In January 2020, BoJack Horseman — by any measure one of the greatest TV series of the last decade — came to a close after six seasons. It ended on a bit of a familiar note, with BoJack (Will Arnett) and Diane (Alison Brie) sitting on a rooftop, having a conversation that's at first hilarious, then takes something of a profound turn, before closing on the two sitting in a silence that is equal parts awkward and comfortable.

The rollercoaster final season saw BoJack complete rehab, become a professor at Wesleyan University, deal with the fallout of some of the very shadiest of his past actions, relapse super-hard, nearly die, and — finally — make a measure of amends with the most important people (and animals) in his life. From Diane to Todd (Aaron Paul) to Mr. Peanutbutter (Paul F. Tompkins) to Princess Carolyn (Amy Sedaris), BoJack's relationships all ended up in pretty okay places by the time the sweet strains of Catherine Feeny's "Mr. Blue" took us to the credits; it's hard to imagine a better ending to BoJack's story. (And by that, we mean that said story probably should've ended in the disaster that the harrowing and brilliant penultimate episode, "The View From Halfway Down," portended.)

However, it's hard to deny that creatively, it sure seems like BoJack had quite a bit of gas left in the tank. This is a good thing — a show that good doesn't come along very often, and when it does, it's best for it to not overstay its welcome. It's worth asking the question, though: will a seventh season of BoJack Horseman ever happen?

We won't keep you in suspense: the chances of that are so slim as to be nil. Sorry, fans, we hate to write it as much as you hate to read it, but BoJack is done.

BoJack Horseman's creator seems to think its legacy is complete

In an interview with NPR published the day after the series' final episodes premiered on Netflix, BoJack Horseman creator Raphael Bob-Waksberg waxed philosophical about the series legacy, and how he used an ostensibly silly cartoon about talking animals to explore issues that many creatives can't or won't touch.

"I think in terms of the show, we kind of come at it from two levels," Waksberg said. "One, is what is the redemption or forgiveness that BoJack is owed, or is seeking from the public at large? And then also, what are the private amends he needs to make, or how does he salvage the personal relationships that he has with the people in his life? And I think those are two different questions that require two different answers... And I don't know if we as an industry, or a society, or as individuals have found satisfying answers to these questions."

Waksberg headed into similarly heady territory with his recent Amazon series Undone, and while BoJack may be over, we get the feeling that he's not finished shining a light on the personal and interpersonal struggles that define the human (or horseman) experience.
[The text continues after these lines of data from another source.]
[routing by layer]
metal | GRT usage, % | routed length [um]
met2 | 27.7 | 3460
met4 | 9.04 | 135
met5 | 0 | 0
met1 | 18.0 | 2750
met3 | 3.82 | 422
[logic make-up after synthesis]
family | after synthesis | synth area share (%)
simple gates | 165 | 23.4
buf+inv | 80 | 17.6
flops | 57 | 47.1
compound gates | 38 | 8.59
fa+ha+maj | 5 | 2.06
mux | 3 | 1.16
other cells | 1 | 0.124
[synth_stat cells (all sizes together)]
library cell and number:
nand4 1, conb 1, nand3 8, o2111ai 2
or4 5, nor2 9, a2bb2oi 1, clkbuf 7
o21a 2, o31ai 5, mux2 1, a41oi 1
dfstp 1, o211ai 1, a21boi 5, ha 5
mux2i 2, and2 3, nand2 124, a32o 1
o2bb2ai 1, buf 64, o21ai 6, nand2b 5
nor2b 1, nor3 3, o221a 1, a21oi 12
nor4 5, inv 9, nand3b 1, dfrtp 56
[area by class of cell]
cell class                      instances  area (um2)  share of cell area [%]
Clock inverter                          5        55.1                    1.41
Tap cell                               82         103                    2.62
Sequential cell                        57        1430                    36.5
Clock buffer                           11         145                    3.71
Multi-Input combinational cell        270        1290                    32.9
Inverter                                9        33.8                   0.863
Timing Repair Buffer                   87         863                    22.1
"[BoJack] was not a show that set the world on fire," he said. "This is not Friends, but it's a show that's connected with people. And every time I meet someone who says, you know, your show meant something to me, your show changed the way I see myself. Your show helped me articulate a feeling that I had that I was never able to identify. I think, like, wow, we did it, you know, which is — it's tremendously encouraging."

If you ask us, Friends is fine, but we'll take BoJack — in our humble opinion, one of the three or four greatest television series of all time — any day.